OUR APPROACH

Designed around what the
AKI field has taught us.

MARY1 and its clinical strategy are built on a clear reading of why acute kidney injury has resisted clinical translation — and a disciplined plan to address each of those challenges directly.

The development challenge

Clinical programs in CSA-AKI have consistently failed to demonstrate efficacy in humans. The reasons are multifactorial — mechanistic, translational, and endpoint-related. What the field has established is how difficult it is to prove benefit in this setting without confirmed target engagement in the kidney and recovery endpoints that can be attributed to mechanism.

CSA-AKI remains the most interpretable setting to change this. A predictable, time-anchored injury window. A defined, risk-enriched patient population. Serial plasma and urine sampling. And recovery endpoints that now carry direct payer accountability under CMS TEAM.


The opportunity is not to repeat what has been tried. It is to bring a mechanistically grounded recovery medicine into the setting most likely to produce a clean, attributable signal — and to confirm that signal at every step.

What MARY1 does differently

Recovery and prevention biology

MARY1 activates the kidney's own mitochondrial repair program — reducing injury severity before an anticipated event and driving recovery after one occurs. A dual-window profile that no prior AKI program has entered the clinic with.

A confirmed causal mechanism

The mechanism is not a hypothesis. It is causally established in preclinical science — confirmed by receptor knockdown and pathway inhibition, and validated across species and human proximal tubule cells.

Attribution built in, not retrofitted

Prespecified biomarkers will confirm target engagement at every clinical dose — making it possible to know whether the drug is working in the kidney before reading an endpoint.
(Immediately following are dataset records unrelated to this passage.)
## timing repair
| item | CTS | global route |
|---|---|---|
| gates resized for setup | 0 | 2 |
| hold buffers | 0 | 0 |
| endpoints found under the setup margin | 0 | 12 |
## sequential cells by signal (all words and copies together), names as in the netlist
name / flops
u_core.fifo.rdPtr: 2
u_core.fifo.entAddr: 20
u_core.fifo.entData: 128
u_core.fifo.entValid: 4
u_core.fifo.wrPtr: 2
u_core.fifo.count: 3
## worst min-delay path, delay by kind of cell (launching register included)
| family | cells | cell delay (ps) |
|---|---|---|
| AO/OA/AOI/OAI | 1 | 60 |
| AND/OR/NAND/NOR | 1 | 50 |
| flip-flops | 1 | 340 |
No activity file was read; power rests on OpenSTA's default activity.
## config.mk

```make
export PLATFORM = sky130hd
export DESIGN_NAME = qpu_exu_moitf
export DESIGN_NICKNAME = d
export VERILOG_FILES = /design/src/rtl/qpu_exu_moitf_pkg.sv /design/src/rtl/qpu_exu_moitf_flag.sv /design/src/rtl/qpu_exu_moitf.sv
export SDC_FILE = /design/constraint.sdc
export NUM_CORES = 1
export LEC_CHECK = 0
export BUFFER_PORTS_ARGS = -buffer_cell sky130_fd_sc_hd__buf_2
export CAP_MARGIN = 20
export CELL_PAD_IN_SITES_DETAIL_PLACEMENT = 2
export CELL_PAD_IN_SITES_GLOBAL_PLACEMENT = 2
export CORE_MARGIN = 4
export CORE_UTILIZATION = 37
export DETAILED_ROUTE_END_ITERATION = 6
export GPL_TIMING_DRIVEN = 1
export PLACE_DENSITY_LB_ADDON = 0.15
export SYNTH_ARGS = -nofsm -noshare
export SYNTH_HDL_FRONTEND = slang
export SYNTH_HIERARCHICAL = 1
export SYNTH_SLANG_ARGS = --single-unit
```

## constraint.sdc

```tcl
create_clock -name clk -period 2.4 [get_ports clk]
set_input_delay 0.36 -clock clk [delete_from_list [all_inputs] [get_ports clk]]
set_output_delay 0.36 -clock clk [all_outputs]
set_load 0.01 [all_outputs]
```

## src/rtl/qpu_exu_moitf_pkg.sv

```systemverilog
// ---------------------------------------------------------------------------
// qpu_exu_moitf_pkg
//  Shared definitions for the measure outstanding-instruction tracking FIFO.
//  - QPU_QUBIT_NUM   : width of qubit lists and measurement results
//  - QPU_MOITF_DEPTH : default number of outstanding measure entries
//  - moitf_op_e      : per-cycle pointer activity (idle / push / pop / both)
// ---------------------------------------------------------------------------
package qpu_exu_moitf_pkg;

   localparam int unsigned QPU_QUBIT_NUM   = 16;
   localparam int unsigned QPU_MOITF_DEPTH = 4;

   typedef enum logic [1:0] {
      MOITF_IDLE     = 2'b00,
      MOITF_POP      = 2'b01,
      MOITF_PUSH     = 2'b10,
      MOITF_PUSH_POP = 2'b11
   } moitf_op_e;

   function automatic moitf_op_e moitf_op(input logic push, input logic pop);
      moitf_op_e op;
      unique case ({push, pop})
         2'b10:   op = MOITF_PUSH;
         2'b01:   op = MOITF_POP;
         2'b11:   op = MOITF_PUSH_POP;
         default: op = MOITF_IDLE;
      endcase
      return op;
   endfunction

endpackage

```

## src/rtl/qpu_exu_moitf_flag.sv

```systemverilog
// ---------------------------------------------------------------------------
// qpu_exu_moitf_flag
//  OR-reduction of the qubit lists of all valid MOITF entries.
//  Ports:
//   qlist  in   DEPTH x QN  stored qubit list per entry
//   vld    in   DEPTH       entry valid bits
//   flag   out  QN          union of the qubit lists of valid entries
// ---------------------------------------------------------------------------
module qpu_exu_moitf_flag
   import qpu_exu_moitf_pkg::*;
#(
   parameter int unsigned DEPTH = QPU_MOITF_DEPTH,
   parameter int unsigned QN    = QPU_QUBIT_NUM
) (
   input  logic [DEPTH-1:0][QN-1:0] qlist,
   input  logic [DEPTH-1:0]         vld,
   output logic [QN-1:0]            flag
);

   always_comb begin
      flag = '0;
      for (int unsigned i = 0; i < DEPTH; i++) begin
         if (vld[i]) begin
            flag = flag | qlist[i];
         end
      end
   end

endmodule

```

## src/rtl/qpu_exu_moitf.sv

```systemverilog
// ---------------------------------------------------------------------------
// qpu_exu_moitf
//  Measure outstanding-instruction tracking FIFO for the QPU execute unit.
//  Records the qubit list of every dispatched measure in program order,
//  exports the union of outstanding lists so dispatch can stall overlapping
//  FMR/measure instructions, and pairs in-order measurement results with the
//  head entry for QMR writeback.
//  Ports:
//   clk, rst              clock, synchronous active-high reset
//   disp_moitf_ena        in   enqueue a dispatched measure
//   disp_moitf_ready      out  FIFO not full
//   disp_oitf_qubitlist   in   qubit list of the dispatching instruction
//   disp_oitf_qfren       in   dispatching instruction uses qubit flags
//   oitfqf_match_dispql   out  dispatch list overlaps an outstanding entry
//   moitf_qubit_flag      out  OR of all valid entry qubit lists
//   moitf_empty           out  no outstanding measure
//   mres_valid/ready/data      measurement result return (in order)
//   moitf_ret_valid/ready      retire handshake towards QMR writeback
//   moitf_ret_qubitlist   out  head entry qubit list (write mask)
//   moitf_ret_data        out  measured values, passed through from mres_data
// ---------------------------------------------------------------------------
module qpu_exu_moitf
   import qpu_exu_moitf_pkg::*;
#(
   parameter int unsigned MOITF_DEPTH = QPU_MOITF_DEPTH,
   parameter int unsigned PTR_W       = $clog2(MOITF_DEPTH),
   parameter int unsigned QN          = QPU_QUBIT_NUM
) (
   input  logic          clk,
   input  logic          rst,

   input  logic          disp_moitf_ena,
   output logic          disp_moitf_ready,
   input  logic [QN-1:0] disp_oitf_qubitlist,
   input  logic          disp_oitf_qfren,
   output logic          oitfqf_match_dispql,
   output logic [QN-1:0] moitf_qubit_flag,
   output logic          moitf_empty,

   input  logic          mres_valid,
   output logic          mres_ready,
   input  logic [QN-1:0] mres_data,

   output logic          moitf_ret_valid,
   input  logic          moitf_ret_ready,
   output logic [QN-1:0] moitf_ret_qubitlist,
   output logic [QN-1:0] moitf_ret_data
);

   localparam logic [PTR_W:0] PTR_ONE = {{PTR_W{1'b0}}, 1'b1};

   // Pointers carry one wrap bit above the index so full and empty differ.
   logic [PTR_W:0]                   wptr_q, wptr_d;
   logic [PTR_W:0]                   rptr_q, rptr_d;
   logic [MOITF_DEPTH-1:0]           vld_q, vld_d;
   logic [MOITF_DEPTH-1:0][QN-1:0]   qlist_q, qlist_d;

   logic [PTR_W-1:0] widx, ridx;
   logic             empty, full;
   logic             push, pop;
   moitf_op_e        op;
   logic [QN-1:0]    flag;

   assign widx  = wptr_q[PTR_W-1:0];
   assign ridx  = rptr_q[PTR_W-1:0];
   assign empty = (wptr_q == rptr_q);
   assign full  = (widx == ridx) && (wptr_q[PTR_W] != rptr_q[PTR_W]);

   // ----------------------------------------------------------------------
   // Handshakes
   // ----------------------------------------------------------------------
   // Ready depends only on registered occupancy: a pop this cycle never
   // frees a slot for a same-cycle enqueue.
   assign disp_moitf_ready = ~full;
   assign push             = disp_moitf_ena & ~full;

   // Results are never taken in a reset cycle, the entry is being dropped.
   assign mres_ready      = moitf_ret_ready & ~empty & ~rst;
   assign moitf_ret_valid = mres_valid & ~empty;
   assign pop             = mres_valid & mres_ready;

   assign moitf_ret_qubitlist = qlist_q[ridx];
   assign moitf_ret_data      = mres_data;

   assign op = moitf_op(push, pop);

   // ----------------------------------------------------------------------
   // Next state
   // ----------------------------------------------------------------------
   always_comb begin
      wptr_d  = wptr_q;
      rptr_d  = rptr_q;
      vld_d   = vld_q;
      qlist_d = qlist_q;
      unique case (op)
         MOITF_PUSH: begin
            wptr_d        = wptr_q + PTR_ONE;
            vld_d[widx]   = 1'b1;
            qlist_d[widx] = disp_oitf_qubitlist;
         end
         MOITF_POP: begin
            rptr_d      = rptr_q + PTR_ONE;
            vld_d[ridx] = 1'b0;
         end
         MOITF_PUSH_POP: begin
            // Neither empty nor full here, so widx != ridx.
            wptr_d        = wptr_q + PTR_ONE;
            rptr_d        = rptr_q + PTR_ONE;
            vld_d[widx]   = 1'b1;
            vld_d[ridx]   = 1'b0;
            qlist_d[widx] = disp_oitf_qubitlist;
         end
         default: ;
      endcase
   end

   always_ff @(posedge clk) begin
      if (rst) begin
         wptr_q <= '0;
         rptr_q <= '0;
         vld_q  <= '0;
      end else begin
         wptr_q <= wptr_d;
         rptr_q <= rptr_d;
         vld_q  <= vld_d;
      end
   end

   // Entry payload needs no reset; the valid bits qualify it.
   always_ff @(posedge clk) begin
      qlist_q <= qlist_d;
   end

   // ----------------------------------------------------------------------
   // Outstanding qubit flag and dispatch match
   // ----------------------------------------------------------------------
   // Built from registers only, so an entry enqueued this cycle is excluded
   // and an entry popping this cycle still counts (one extra stall cycle).
   qpu_exu_moitf_flag #(
      .DEPTH (MOITF_DEPTH),
      .QN    (QN)
   ) u_flag (
      .qlist (qlist_q),
      .vld   (vld_q),
      .flag  (flag)
   );

   assign moitf_qubit_flag    = flag;
   assign moitf_empty         = empty;
   assign oitfqf_match_dispql = disp_oitf_qfren & (|(disp_oitf_qubitlist & flag));

   // ----------------------------------------------------------------------
   // Protocol checks
   // ----------------------------------------------------------------------
   a_no_enq_when_full : assert property (
      @(posedge clk) disable iff (rst) !(disp_moitf_ena && full));

   a_no_result_when_empty : assert property (
      @(posedge clk) disable iff (rst) !(mres_valid && empty));

endmodule

```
A gate-driven clinical path

Each stage produces exactly one deliverable: the evidence standard required for the next financing, regulatory, or partnership decision. CSA-AKI first. Expansion earned by data. No gate is a black box.

PATIENTS & CLINICIANS

An active recovery tool, not more waiting

MARY1 is designed to give clinicians a pharmacological tool to drive tubular repair, reduce dialysis dependence, shorten ICU stays, and protect long-term kidney function — in patients who currently have no disease-modifying option.

PAYERS & HEALTH SYSTEMS

Recovery economics, directly measurable

Under CMS TEAM (January 2026), ~741 hospitals are accountable for 30-day CABG episode costs. The clinical endpoints are designed to map directly to the economic case, with HEOR prewired from day one.


INVESTORS

Decision-grade data at every gate

Each development stage is designed to produce the evidence standard needed for the next financing event. Preclinical mechanism is confirmed. Exposure, PD, and recovery trajectory are the defined targets of the clinical program.

STRATEGIC PARTNERSHIPS

A renal platform with earned expansion

Preclinical evidence spans CSA-AKI, kidney transplant, diabetic kidney disease, and aging kidney. The CSA-AKI wedge is the capital-efficient entry. Expansion into a broader renal franchise is earned — not assumed — through clinical data.